Y_train = np.array(train_data['output'])

clf = MLPRegressor(activation = 'tanh', solver='lbfgs', alpha=0.0001, hidden_layer_sizes=(3))
clf.fit(X_train, Y_train)
prediction = clf.predict(X_train)

The model worked and I got an accuracy of 0.85. Now I would like to build a similar MLP with tflearn. I started with the following code:

train_data = pd.read_csv('train_data.csv', delimiter = ';', decimal = ',', header = 0)
test_data = pd.read_csv('test_data.csv', delimiter = ';', decimal = ',', header = 0)

X_train = np.array(train_data.drop(['output'], 1))
X_scaler = StandardScaler()
X_scaler.fit(X_train)
X_train = X_scaler.transform(X_train)

Y_train = np.array(train_data['output'])
Y_scaler = StandardScaler()
Y_scaler.fit(Y_train)
Y_train = Y_scaler.transform(Y_train.reshape((-1,1)))

net = tfl.input_data(shape=[None, 6])
net = tfl.fully_connected(net, 3, activation='tanh')
net = tfl.fully_connected(net, 1, activation='sigmoid')
net = tfl.regression(net, optimizer='sgd', loss='mean_square', learning_rate=3.)

clf = tfl.DNN(net)
clf.fit(X_train, Y_train, n_epoch=200, show_metric=True)
prediction = clf.predict(X_train)

At some point I definitely configured something the wrong way because the prediction is way off. The range of Y_train is between 20 and 88 and the prediction shows numbers around 0.005. In the tflearn documentation I just found examples for classification.

UPDATE 1:

I realized that the regression layer uses by default 'categorical_crossentropy' as loss-function which is for classification problems. So I selected 'mean_square' instead. I also tried to normalize Y_train. The prediction still not even matches the range of Y_train. Any thoughts?

FINAL UPDATE:

Take a look at the accepted answer.


Solution

  • I made a couple of actually really dumb mistakes.

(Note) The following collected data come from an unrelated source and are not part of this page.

File: config.mk
export PLATFORM = sky130hd
export DESIGN_NAME = i2c_sensor_poller
export DESIGN_NICKNAME = d
export VERILOG_FILES = /design/src/rtl/i2c_master_pkg.sv /design/src/rtl/i2c_sensor_pkg.sv /design/src/rtl/poll_timer.sv /design/src/rtl/i2c_sensor_poller.sv
export SDC_FILE = /design/constraint.sdc
export NUM_CORES = 1
export LEC_CHECK = 0
export CAP_MARGIN = 20
export CORE_UTILIZATION = 35
export CTS_BUF_LIST = sky130_fd_sc_hd__clkbuf_8
export DETAILED_ROUTE_END_ITERATION = 7
export PLACE_DENSITY = 0.59
export SLEW_MARGIN = 20
export SYNTH_ARGS = -nofsm -noshare
export SYNTH_HDL_FRONTEND = slang
export SYNTH_SLANG_ARGS = --single-unit
File: constraint.sdc
create_clock -name clk -period 6.85 [get_ports clk]
set_clock_uncertainty 0.15 [all_clocks]
set_input_delay 0.685 -clock clk [delete_from_list [all_inputs] [get_ports clk]]
set_output_delay 0.685 -clock clk [all_outputs]
set_load 0.01 [all_outputs]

    First of all I scalled the output to the interval 0 to 1 but used in the output-layer the activatuion function tanh which delivers values from -1 to 1. So I had to use either an activation function that outputs values between 0 and 1 (like e.g. sigmoid) or linear without any scaling applied.

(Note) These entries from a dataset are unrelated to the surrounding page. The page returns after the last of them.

### config.mk
export PLATFORM = sky130hd
export DESIGN_NAME = dac_spi_serializer
export DESIGN_NICKNAME = d
export VERILOG_FILES = /design/src/rtl/dac_spi_serializer.sv
export SDC_FILE = /design/constraint.sdc
export NUM_CORES = 1
export LEC_CHECK = 0
export ABC_CLOCK_PERIOD_IN_PS = 1900
export CORE_UTILIZATION = 45
export CTS_BUF_LIST = sky130_fd_sc_hd__clkbuf_8
export CTS_CLUSTER_SIZE = 25
export DETAILED_ROUTE_END_ITERATION = 7
export PLACE_DENSITY_LB_ADDON = 0.25
export SYNTH_ARGS = -nofsm -noshare
export SYNTH_HDL_FRONTEND = slang
export SYNTH_SLANG_ARGS = --single-unit
### constraint.sdc
create_clock -name i_Clock -period 1.9 [get_ports i_Clock]
set_input_delay 0.475 -clock i_Clock [delete_from_list [all_inputs] [get_ports i_Clock]]
set_output_delay 0.475 -clock i_Clock [all_outputs]
set_load 0.05 [all_outputs]
### src/rtl/dac_spi_serializer.sv
// dac_spi_serializer: SPI mode-0 transmitter for the stereo DAC output stage.
// Accepts one DATA_WIDTH-bit command word per handshake, shifts it out MSB-first.
// Ports:
//   i_Clock, i_Reset   system clock, synchronous active-high reset
//   i_Data, i_Send     word to send (sampled at acceptance), level send request
//   o_SPI_CS           chip select, active low
//   o_SPI_Clock        SCLK, idles low, DAC samples on rising edge
//   o_SPI_Data         MOSI, MSB first
//   o_Ready            high when idle and able to accept a word
//   o_LDAC             (only with DAC_LDAC_EN) active-low load pulse during the CS gap
// Optional build macro: DAC_LDAC_EN.
module dac_spi_serializer #(
  parameter int DATA_WIDTH = 24,
  parameter int CLK_DIV    = 4,
  parameter int CS_SETUP   = 2,
  parameter int CS_HOLD    = 2,
  parameter int CS_IDLE    = 2
) (
  input  logic                  i_Clock,
  input  logic                  i_Reset,
  input  logic [DATA_WIDTH-1:0] i_Data,
  input  logic                  i_Send,
  output logic                  o_SPI_CS,
  output logic                  o_SPI_Clock,
  output logic                  o_SPI_Data,
  output logic                  o_Ready
`ifdef DAC_LDAC_EN
  ,
  output logic                  o_LDAC
`endif
);

  localparam int BW = $clog2(DATA_WIDTH) + 1;
  localparam int CW = 16;

  localparam logic [CW-1:0] C_DIV   = CW'(CLK_DIV - 1);
  localparam logic [CW-1:0] C_SETUP = CW'(CS_SETUP - 1);
  localparam logic [CW-1:0] C_HOLD  = CW'(CS_HOLD - 1);
  localparam logic [CW-1:0] C_IDLE  = CW'(CS_IDLE - 1);

  typedef enum logic [2:0] {
    S_IDLE,
    S_SETUP,
    S_HIGH,
    S_LOW,
    S_HOLD,
    S_GAP
  } state_t;

  state_t                r_State, w_State;
  logic [CW-1:0]         r_Cnt, w_Cnt;
  logic [BW-1:0]         r_Bits, w_Bits;
  logic [DATA_WIDTH-1:0] r_Shift, w_Shift;
  logic                  r_MOSI, w_MOSI;
  logic                  r_CS;
  logic                  r_SCLK;
  logic                  r_Ready;
  logic                  r_LDAC;
  logic                  w_CS_Low;

  always_comb begin
    w_State = r_State;
    w_Cnt   = r_Cnt + CW'(1);
    w_Bits  = r_Bits;
    w_Shift = r_Shift;
    w_MOSI  = r_MOSI;
    unique case (r_State)
      S_IDLE: begin
        w_Cnt = '0;
        if (r_Ready && i_Send) begin
          w_State = S_SETUP;
          w_Shift = i_Data;
          w_MOSI  = i_Data[DATA_WIDTH-1];
          w_Bits  = BW'(DATA_WIDTH);
        end
      end
      S_SETUP: begin
        if (r_Cnt == C_SETUP) begin
          w_State = S_HIGH;
          w_Cnt   = '0;
        end
      end
      S_HIGH: begin
        if (r_Cnt == C_DIV) begin
          w_Cnt = '0;
          if (r_Bits == BW'(1)) begin
            w_State = S_HOLD;
          end else begin
            // Next bit goes out with the falling SCLK edge.
            w_State = S_LOW;
            w_Bits  = r_Bits - BW'(1);
            w_Shift = r_Shift << 1;
            w_MOSI  = r_Shift[DATA_WIDTH-2];
          end
        end
      end
      S_LOW: begin
        if (r_Cnt == C_DIV) begin
          w_State = S_HIGH;
          w_Cnt   = '0;
        end
      end
      S_HOLD: begin
        if (r_Cnt == C_HOLD) begin
          w_State = S_GAP;
          w_Cnt   = '0;
          w_MOSI  = 1'b0;
        end
      end
      S_GAP: begin
        if (r_Cnt == C_IDLE) begin
          w_State = S_IDLE;
          w_Cnt   = '0;
        end
      end
      default: begin
        w_State = S_IDLE;
        w_Cnt   = '0;
      end
    endcase
  end

  assign w_CS_Low = (w_State == S_SETUP) || (w_State == S_HIGH) ||
                    (w_State == S_LOW)   || (w_State == S_HOLD);

  // Pin outputs are registered from the next state so SCLK/CS never glitch.
  always_ff @(posedge i_Clock) begin
    if (i_Reset) begin
      r_State <= S_IDLE;
      r_Cnt   <= '0;
      r_Bits  <= '0;
      r_Shift <= '0;
      r_MOSI  <= 1'b0;
      r_CS    <= 1'b1;
      r_SCLK  <= 1'b0;
      r_Ready <= 1'b1;
      r_LDAC  <= 1'b1;
    end else begin
      r_State <= w_State;
      r_Cnt   <= w_Cnt;
      r_Bits  <= w_Bits;
      r_Shift <= w_Shift;
      r_MOSI  <= w_MOSI;
      r_CS    <= !w_CS_Low;
      r_SCLK  <= (w_State == S_HIGH);
      r_Ready <= (w_State == S_IDLE);
      r_LDAC  <= (w_State != S_GAP);
    end
  end

  assign o_SPI_CS    = r_CS;
  assign o_SPI_Clock = r_SCLK;
  assign o_SPI_Data  = r_MOSI;
  assign o_Ready     = r_Ready;

`ifdef DAC_LDAC_EN
  assign o_LDAC = r_LDAC;
`else
  logic w_Unused;
  assign w_Unused = r_LDAC;
`endif

endmodule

    Secondly and most importantly, for my data I chose a pretty bad combination for learning rate and n_epoch. I didn't specify any learning rate and the default one is 0.1, I think. In any case it was too small (I end up using 3.0). At the same time the epoch count (10) was also far too small, with 200 it worked fine.

    I also explicitly chose sgd as optimizer (default: adam), which turned out to work a lot better.

    I updated the code in my question.